INSTRUCTIONS TO FOLLOW: Isolate every line in the records below with "instead" in it.

DATA TO PROCESS:
Context: an optimization exercise on an open-source flow, tuned for small area, a short achievable clock period and few clock cycles. The choices shown serve that exercise and are no tape-out recipe. RTL that was checked went through simulation tests only; none was proved equivalent to the original. No activity file was given, so power comes from the tool's default toggle rates.

==> inputs of exp/xenon <==
==> flow/design.v (excerpt) <==
module pvc_sram_exerciser (
    input  wire        clk,
    input  wire        rst,
    input  wire        start,
    input  wire [2:0]  cfg_sel,
    input  wire        cfg_rw,
    input  wire        cfg_ret,
    input  wire        cfg_siz,
    output wire        busy,
    output wire        done,
    output wire        fault,
    output wire [3:0]  fault_code,
    output wire        verdict_fail,
    output reg  [31:0] fail_count,
    output wire        ev_valid,
    output reg  [2:0]  ev_kind,
    output wire [31:0] ev_data,
    input  wire        ev_ready,
    input  wire        rsp_valid,
    input  wire [2:0]  rsp_nsym,
    input  wire        rsp_z,
    input  wire [7:0]  rsp_byte,
    input  wire [2:0]  rec_idx,
    output wire        rec_addr_valid,
    output wire [19:0] rec_addr,
    output wire [7:0]  rec_label,
    output reg  [1:0]  rec_kind,
    output reg  [7:0]  rec_expect,
    output wire [7:0]  rec_act_val,
    output wire [7:0]  rec_act_zmask
);
==> flow/config.mk <==
export PLATFORM = sky130hd
export DESIGN_NAME = pvc_sram_exerciser
export DESIGN_NICKNAME = pvc_sram_exerciser
export VERILOG_FILES = /design/flow/design.v
export SDC_FILE = /design/flow/constraint.sdc
export NUM_CORES = 4
export LEC_CHECK = 0
export CAP_MARGIN = 20
export CORE_MARGIN = 2
export CORE_UTILIZATION = 70
export CTS_BUF_LIST = sky130_fd_sc_hd__clkbuf_16
export CTS_CLUSTER_DIAMETER = 100
export CTS_CLUSTER_SIZE = 25
export SETUP_SLACK_MARGIN = 1.5
export SLEW_MARGIN = 20
export SYNTH_HIERARCHICAL = 1
==> flow/constraint.sdc <==
create_clock -name core_clock -period 5.0 [get_ports {clk}]
set_input_delay 1.0000 -clock core_clock [delete_from_list [all_inputs] [get_ports {clk}]]
set_output_delay 1.0000 -clock core_clock [all_outputs]
set_load 0.01 [all_outputs]
standard.sh (not shown) runs the stock make flow with config.mk's settings and CLKGATE_MAP_FILE= SYNTH_SCRIPT=/design/flow/synth_recipe.tcl, a recipe that flattens the netlist after the stock synthesis.
==> flow/flow/run.sh <==
#!/bin/bash
# The standard layout, with plain buffers (buf_1) on the ports instead of
# the delay buffers buffer_ports picks by default. make's full output goes
# to standard.log in the work folder.
set -euo pipefail
export BUFFER_PORTS_ARGS="-buffer_cell sky130_fd_sc_hd__buf_1"
bash standard.sh finish > standard.log 2>&1
==> exp/harbor: changes against exp/xenon <==
--- a/flow/design.v
+++ b/flow/design.v
@@ -51,14 +51,13 @@
     reg [18:0] addr;
     reg [2:0]  sel_r;
     reg        rw_r, ret_r, siz_r;
     reg [2:0]  plab;
     reg        full;
     reg [2:0]  rec_l_q [0:7];
-    reg [3:0]  rec_h_q [0:7];     
-    reg        rec_i_q [0:7];     
+    reg [2:0]  rec_p_q [0:7];
     reg        rec_z_q [0:7];
     reg [7:0]  rec_v_q [0:7];
     reg [18:0] rec_a_q [0:7];
     function [7:0] pat_val;
         input [2:0] p;
         begin
@@ -80,13 +79,13 @@
     wire m17 = sel_r[2] | (sel_r[1] & sel_r[0]);    
     wire m18 = sel_r[2];                            
     wire [18:0] amask = {m18, m17, m15, m15, m13, m13, 13'h1FFF};
     wire at_last = &(addr | ~amask);
     wire a_hi0   = ~|addr[18:7];
     wire a_lo127 = &addr[6:0];
-    wire [18:0] addr_inc = (addr + 19'd1) & amask;
+    wire [18:0] addr_inc = addr + 19'd1;
     wire is_ind  = (phase == PH_SW) && (step == 2'd0);
     wire is_xact = (phase != PH_TRS) && (phase != PH_VRD) && !is_ind;
     wire nz      = full | (|fail_count[2:0]);
     reg        c_we, c_oe, c_cs1, c_cs2;
     reg [7:0]  d_out;
     reg [2:0]  lab;
@@ -227,134 +226,108 @@
                         else           phase <= PH_VRD;
                     end
                 end
                 PH_SZ0: begin
                     step <= ~step;
                     if (step[0]) begin
-                        addr <= addr_inc;
-                        if (at_last) phase <= PH_SZN;
+                        if (at_last) begin
+                            phase <= PH_SZN;
+                            addr  <= 19'd0;
+                        end else begin
+                            addr <= addr_inc;
+                        end
                     end
                 end
                 PH_SZN: begin
                     step <= ~step;
                     if (step[0]) begin
                         phase <= PH_SZR;
-                        addr  <= addr_inc;
+                        addr  <= 19'd1;
                     end
                 end
                 PH_SZR: begin
-                    addr <= addr_inc;
                     if (at_last) begin
+                        addr  <= 19'd0;
                         step  <= 2'd0;
                         phase <= rw_r ? PH_SW : PH_VRD;
+                    end else begin
+                        addr <= addr_inc;
                     end
                 end
                 PH_SW: begin
                     case (step)
                         2'd0: begin
                             step <= 2'd1;
                             ind  <= ~ind;
                             if (a_hi0) pat <= pat + 3'd1;
                         end
                         2'd1, 2'd2: step <= step + 2'd1;
                         default: begin
-                            addr <= addr_inc;
                             if (at_last) begin
+                                addr <= 19'd0;
                                 step <= 2'd0;
                                 if (ret_r)             phase <= PH_RET;
                                 else if (pat == 3'd7)  phase <= PH_VRD;
                             end else begin
+                                addr <= addr_inc;
                                 step <= a_lo127 ? 2'd0 : 2'd1;
                             end
                         end
                     endcase
                 end
                 PH_RET: begin
-                    addr <= addr_inc;
                     if (at_last) begin
+                        addr  <= 19'd0;
                         step  <= 2'd0;
                         phase <= (pat == 3'd7) ? PH_VRD : PH_SW;
+                    end else begin
+                        addr <= addr_inc;
                     end
                 end
                 default: ;
             endcase
         end
     end
-    wire [31:0] fc_ones;    
-    assign fc_ones[0] = 1'b1;
-    genvar g;
-    generate
-        for (g = 1; g < 32; g = g + 1) begin : g_ones
-            assign fc_ones[g] = fc_ones[g-1] & fail_count[g-1];
-        end
-    endgenerate
-    wire inc = fire && !sat;
-    wire clr = !run_q && start;
     always @(posedge clk) begin
-        fail_count <= clr ? 32'd0 : fail_count ^ (fc_ones & {32{inc}});
-        full       <= !clr && (full || (inc && fc_ones[3]));
+        if (!run_q) begin
+            if (start) begin
+                fail_count <= 32'd0;
+                full       <= 1'b0;
+            end
+        end else if (fire && !sat) begin
+            fail_count <= fail_count + 32'd1;
+            if (&fail_count[2:0]) full <= 1'b1;
+        end
     end
-    wire [7:0] w_exp = (plab == 3'd4) ? NEEDLE :
-                       (plab[2] & plab[1]) ? pv : 8'd0;
-    wire       w_inv = w_exp[7:4] != w_exp[3:0];
     always @(posedge clk) begin
         if (run_q && rec_we) begin
             rec_l_q[fail_count[2:0]] <= plab;
-            rec_h_q[fail_count[2:0]] <= w_exp[7:4];
-            rec_i_q[fail_count[2:0]] <= w_inv;
+            rec_p_q[fail_count[2:0]] <= pat;
             rec_z_q[fail_count[2:0]] <= rsp_z;
             rec_v_q[fail_count[2:0]] <= rsp_byte & {8{~rsp_z}};
             rec_a_q[fail_count[2:0]] <= raddr;
         end
     end
-    wire [8*9-1:0]  rb_flat;
-    wire [8*27-1:0] ra_flat;
-    genvar r;
-    generate
-        for (r = 0; r < 8; r = r + 1) begin : g_rec
-            assign rb_flat[9*r +: 9]   = {rec_l_q[r], rec_h_q[r], rec_i_q[r], rec_z_q[r]};
-            assign ra_flat[27*r +: 27] = {rec_v_q[r], rec_a_q[r]};
-        end
-    endgenerate
-    wire [7:0]  sel_b, sel_a;
-    wire [8:0]  rb_q;
-    wire [26:0] ra_q;
-    pvc_sel_dec u_sel_b (.idx(rec_idx), .sel(sel_b));
-    pvc_sel_dec u_sel_a (.idx(rec_idx), .sel(sel_a));
-    pvc_rec_mux #(.W(9))  u_mux_b (.sel(sel_b), .d(rb_flat), .q(rb_q));
-    pvc_rec_mux #(.W(27)) u_mux_a (.sel(sel_a), .d(ra_flat), .q(ra_q));
-    wire [2:0] r_l = rb_q[8:6];
-    wire [3:0] r_h = rb_q[5:2];
-    wire       r_i = rb_q[1];
+    wire [2:0] r_l = rec_l_q[rec_idx];
+    wire [2:0] r_p = rec_p_q[rec_idx];
     assign rec_label      = {5'd0, r_l};
     assign rec_addr_valid = r_l[2];
-    assign rec_addr       = {1'b0, ra_q[18:0]};
-    assign rec_act_val    = ra_q[26:19];
-    assign rec_act_zmask  = {8{rb_q[0]}};
+    assign rec_addr       = {1'b0, rec_a_q[rec_idx]};
+    assign rec_act_val    = rec_v_q[rec_idx];
+    assign rec_act_zmask  = {8{rec_z_q[rec_idx]}};
     always @(*) begin
-        rec_kind[1] = r_l[2] & ~r_l[1] & ~r_l[0];      
-        rec_kind[0] = ~r_l[2] | (~r_l[1] & r_l[0]);    
-        rec_expect  = {r_h, r_h ^ {4{r_i}}};
-    end
-endmodule
-module pvc_sel_dec (
-    input  wire [2:0] idx,
-    output wire [7:0] sel
-);
-    assign sel = 8'd1 << idx;
-endmodule
-module pvc_rec_mux #(
-    parameter W = 1
-) (
-    input  wire [7:0]     sel,
-    input  wire [8*W-1:0] d,
-    output wire [W-1:0]   q
-);
-    reg [W-1:0] acc;
-    integer k;
-    always @(*) begin
-        acc = {W{1'b0}};
-        for (k = 0; k < 8; k = k + 1)
-            acc = acc | (d[W*k +: W] & {W{sel[k]}});
+        case (r_l)
+            3'd4: begin
+                rec_kind   = 2'd2;
+                rec_expect = NEEDLE;
+            end
+            3'd6, 3'd7: begin
+                rec_kind   = 2'd0;
+                rec_expect = pat_val(r_p);
+            end
+            default: begin
+                rec_kind   = 2'd1;
+                rec_expect = 8'd0;
+            end
+        endcase
     end
-    assign q = acc;
 endmodule
==> flow/run.sh (new file) <==
#!/bin/bash
# synth_recipe.tcl (not shown) runs the flow's synth.tcl, then flattens the netlist and writes it again
# the make line also repeats each setting of config.mk as NAME=value (left out here)
make -C /OpenROAD-flow-scripts/flow DESIGN_CONFIG=/design/flow/config.mk WORK_HOME=/design/flow/orfs CLKGATE_MAP_FILE= SYNTH_SCRIPT=/design/flow/synth_recipe.tcl finish
CORE_UTILIZATION = 30   (was 70)
CTS_BUF_LIST = default   (was sky130_fd_sc_hd__clkbuf_16)
CTS_CLUSTER_DIAMETER = default   (was 100)
CTS_CLUSTER_SIZE = default   (was 25)
SETUP_SLACK_MARGIN = 2.5   (was 1.5)
SYNTH_HIERARCHICAL = default   (was 1)
removed: flow/flow/run.sh
removed: flow/standard.sh
==> exp/amber: changes against exp/xenon <==
--- a/flow/design.v
+++ b/flow/design.v
@@ -51,14 +51,13 @@
     reg [18:0] addr;
     reg [2:0]  sel_r;
     reg        rw_r, ret_r, siz_r;
     reg [2:0]  plab;
     reg        full;
     reg [2:0]  rec_l_q [0:7];
-    reg [3:0]  rec_h_q [0:7];     
-    reg        rec_i_q [0:7];     
+    reg [2:0]  rec_p_q [0:7];
     reg        rec_z_q [0:7];
     reg [7:0]  rec_v_q [0:7];
     reg [18:0] rec_a_q [0:7];
     function [7:0] pat_val;
         input [2:0] p;
         begin
@@ -290,71 +289,47 @@
     wire inc = fire && !sat;
     wire clr = !run_q && start;
     always @(posedge clk) begin
         fail_count <= clr ? 32'd0 : fail_count ^ (fc_ones & {32{inc}});
         full       <= !clr && (full || (inc && fc_ones[3]));
     end
-    wire [7:0] w_exp = (plab == 3'd4) ? NEEDLE :
-                       (plab[2] & plab[1]) ? pv : 8'd0;
-    wire       w_inv = w_exp[7:4] != w_exp[3:0];
     always @(posedge clk) begin
         if (run_q && rec_we) begin
             rec_l_q[fail_count[2:0]] <= plab;
-            rec_h_q[fail_count[2:0]] <= w_exp[7:4];
-            rec_i_q[fail_count[2:0]] <= w_inv;
+            rec_p_q[fail_count[2:0]] <= pat;
             rec_z_q[fail_count[2:0]] <= rsp_z;
             rec_v_q[fail_count[2:0]] <= rsp_byte & {8{~rsp_z}};
             rec_a_q[fail_count[2:0]] <= raddr;
         end
     end
-    wire [8*9-1:0]  rb_flat;
-    wire [8*27-1:0] ra_flat;
-    genvar r;
-    generate
-        for (r = 0; r < 8; r = r + 1) begin : g_rec
-            assign rb_flat[9*r +: 9]   = {rec_l_q[r], rec_h_q[r], rec_i_q[r], rec_z_q[r]};
-            assign ra_flat[27*r +: 27] = {rec_v_q[r], rec_a_q[r]};
+    reg [1:0] rk_d [0:7];
+    reg [7:0] re_d [0:7];
+    integer i;
+    always @(*) begin
+        for (i = 0; i < 8; i = i + 1) begin
+            case (rec_l_q[i])
+                3'd4: begin
+                    rk_d[i] = 2'd2;
+                    re_d[i] = NEEDLE;
+                end
+                3'd6, 3'd7: begin
+                    rk_d[i] = 2'd0;
+                    re_d[i] = pat_val(rec_p_q[i]);
+                end
+                default: begin
+                    rk_d[i] = 2'd1;
+                    re_d[i] = 8'd0;
+                end
+            endcase
         end
-    endgenerate
-    wire [7:0]  sel_b, sel_a;
-    wire [8:0]  rb_q;
-    wire [26:0] ra_q;
-    pvc_sel_dec u_sel_b (.idx(rec_idx), .sel(sel_b));
-    pvc_sel_dec u_sel_a (.idx(rec_idx), .sel(sel_a));
-    pvc_rec_mux #(.W(9))  u_mux_b (.sel(sel_b), .d(rb_flat), .q(rb_q));
-    pvc_rec_mux #(.W(27)) u_mux_a (.sel(sel_a), .d(ra_flat), .q(ra_q));
-    wire [2:0] r_l = rb_q[8:6];
-    wire [3:0] r_h = rb_q[5:2];
-    wire       r_i = rb_q[1];
+    end
+    wire [2:0] r_l = rec_l_q[rec_idx];
     assign rec_label      = {5'd0, r_l};
     assign rec_addr_valid = r_l[2];
-    assign rec_addr       = {1'b0, ra_q[18:0]};
-    assign rec_act_val    = ra_q[26:19];
-    assign rec_act_zmask  = {8{rb_q[0]}};
-    always @(*) begin
-        rec_kind[1] = r_l[2] & ~r_l[1] & ~r_l[0];      
-        rec_kind[0] = ~r_l[2] | (~r_l[1] & r_l[0]);    
-        rec_expect  = {r_h, r_h ^ {4{r_i}}};
-    end
-endmodule
-module pvc_sel_dec (
-    input  wire [2:0] idx,
-    output wire [7:0] sel
-);
-    assign sel = 8'd1 << idx;
-endmodule
-module pvc_rec_mux #(
-    parameter W = 1
-) (
-    input  wire [7:0]     sel,
-    input  wire [8*W-1:0] d,
-    output wire [W-1:0]   q
-);
-    reg [W-1:0] acc;
-    integer k;
+    assign rec_addr       = {1'b0, rec_a_q[rec_idx]};
+    assign rec_act_val    = rec_v_q[rec_idx];
+    assign rec_act_zmask  = {8{rec_z_q[rec_idx]}};
     always @(*) begin
-        acc = {W{1'b0}};
-        for (k = 0; k < 8; k = k + 1)
-            acc = acc | (d[W*k +: W] & {W{sel[k]}});
+        rec_kind   = rk_d[rec_idx];
+        rec_expect = re_d[rec_idx];
     end
-    assign q = acc;
 endmodule
==> flow/flow/run.sh (replaced) <==
#!/bin/bash
# The standard layout, with plain buffers (buf_2) on the ports instead of
# the delay buffers buffer_ports picks by default. make's full output goes
# to standard.log in the work folder.
set -euo pipefail
export BUFFER_PORTS_ARGS="-buffer_cell sky130_fd_sc_hd__buf_2"
bash standard.sh finish > standard.log 2>&1
CORE_UTILIZATION = 55   (was 70)
CTS_BUF_LIST = sky130_fd_sc_hd__clkbuf_8   (was sky130_fd_sc_hd__clkbuf_16)
CTS_CLUSTER_DIAMETER = 60   (was 100)
CTS_CLUSTER_SIZE = 18   (was 25)
SYNTH_HIERARCHICAL = default   (was 1)
==> summary of the runs <==
Against exp/amber, the clock power of exp/xenon is lower by about 4%. Sequential cell count: exp/harbor is lower than exp/xenon (16). Synthesized area: exp/xenon is smaller than exp/amber (about 1.5%). Of exp/harbor and exp/xenon, exp/xenon has the higher via count (gap about 1.4%, measured against exp/xenon). The highest fmax belongs to exp/xenon, the lowest to exp/harbor. Sequential share of layout area: exp/harbor < exp/amber < exp/xenon. Synthesized cell count, lowest first: exp/harbor, exp/xenon, exp/amber. The lowest core utilization belongs to exp/harbor, the highest to exp/xenon. Non-clock buffer count, highest first: exp/harbor, exp/amber, exp/xenon. Between exp/harbor and exp/xenon, the lower power is in exp/xenon (gap about 30%, measured against exp/xenon).
Testbench counts of exp/xenon, summed over its fixed seeds: cycles 1,723,440.
Testbench counts of exp/harbor, summed over its fixed seeds: cycles 1,723,440.
The RTL of exp/amber was laid out without a check of its function.

## port drivers added, routing unchanged
No port has a modelled driver above. Below, the same layouts with a new extraction and two added sets of constraints. Step 1: set_driving_cell puts a clkbuf_16 on clk and a buf_2 on each other input, an assumption about the parent block. Step 2 adds t to the input delays and takes it off the output delays; t is the mean of the earliest and latest rising clock arrival at the registers after step 1. Input paths then give back, and output paths get back, about the clock's delay inside the block. Three values: ideal ports, drivers, drivers and shift; two values: the first two.
run	shift t [ns]	slack for setup (ns)	hold slack, ns	latest minus earliest clock arrival (ns)	worst data-port slew with drivers (ns)
exp/xenon	0.562	1.554 / 1.531 / 1.237	0.458 / 0.458 / 0.458	0.025 / 0.025	0.06
exp/harbor	0.597	1.076 / 0.903 / 0.903	0.501 / 0.501 / 0.501	0.028 / 0.029	0.18
exp/amber	0.645	1.375 / 1.327 / 1.327	0.492 / 0.492 / 0.492	0.033 / 0.033	0.06
After both steps setup and hold are still met in every run listed. For exp/xenon, which loses most, drivers alone change the setup slack by -0.023 ns; drivers and shift together by -0.317 ns.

TASK SOLUTION:
# The standard layout, with plain buffers (buf_1) on the ports instead of
# The standard layout, with plain buffers (buf_2) on the ports instead of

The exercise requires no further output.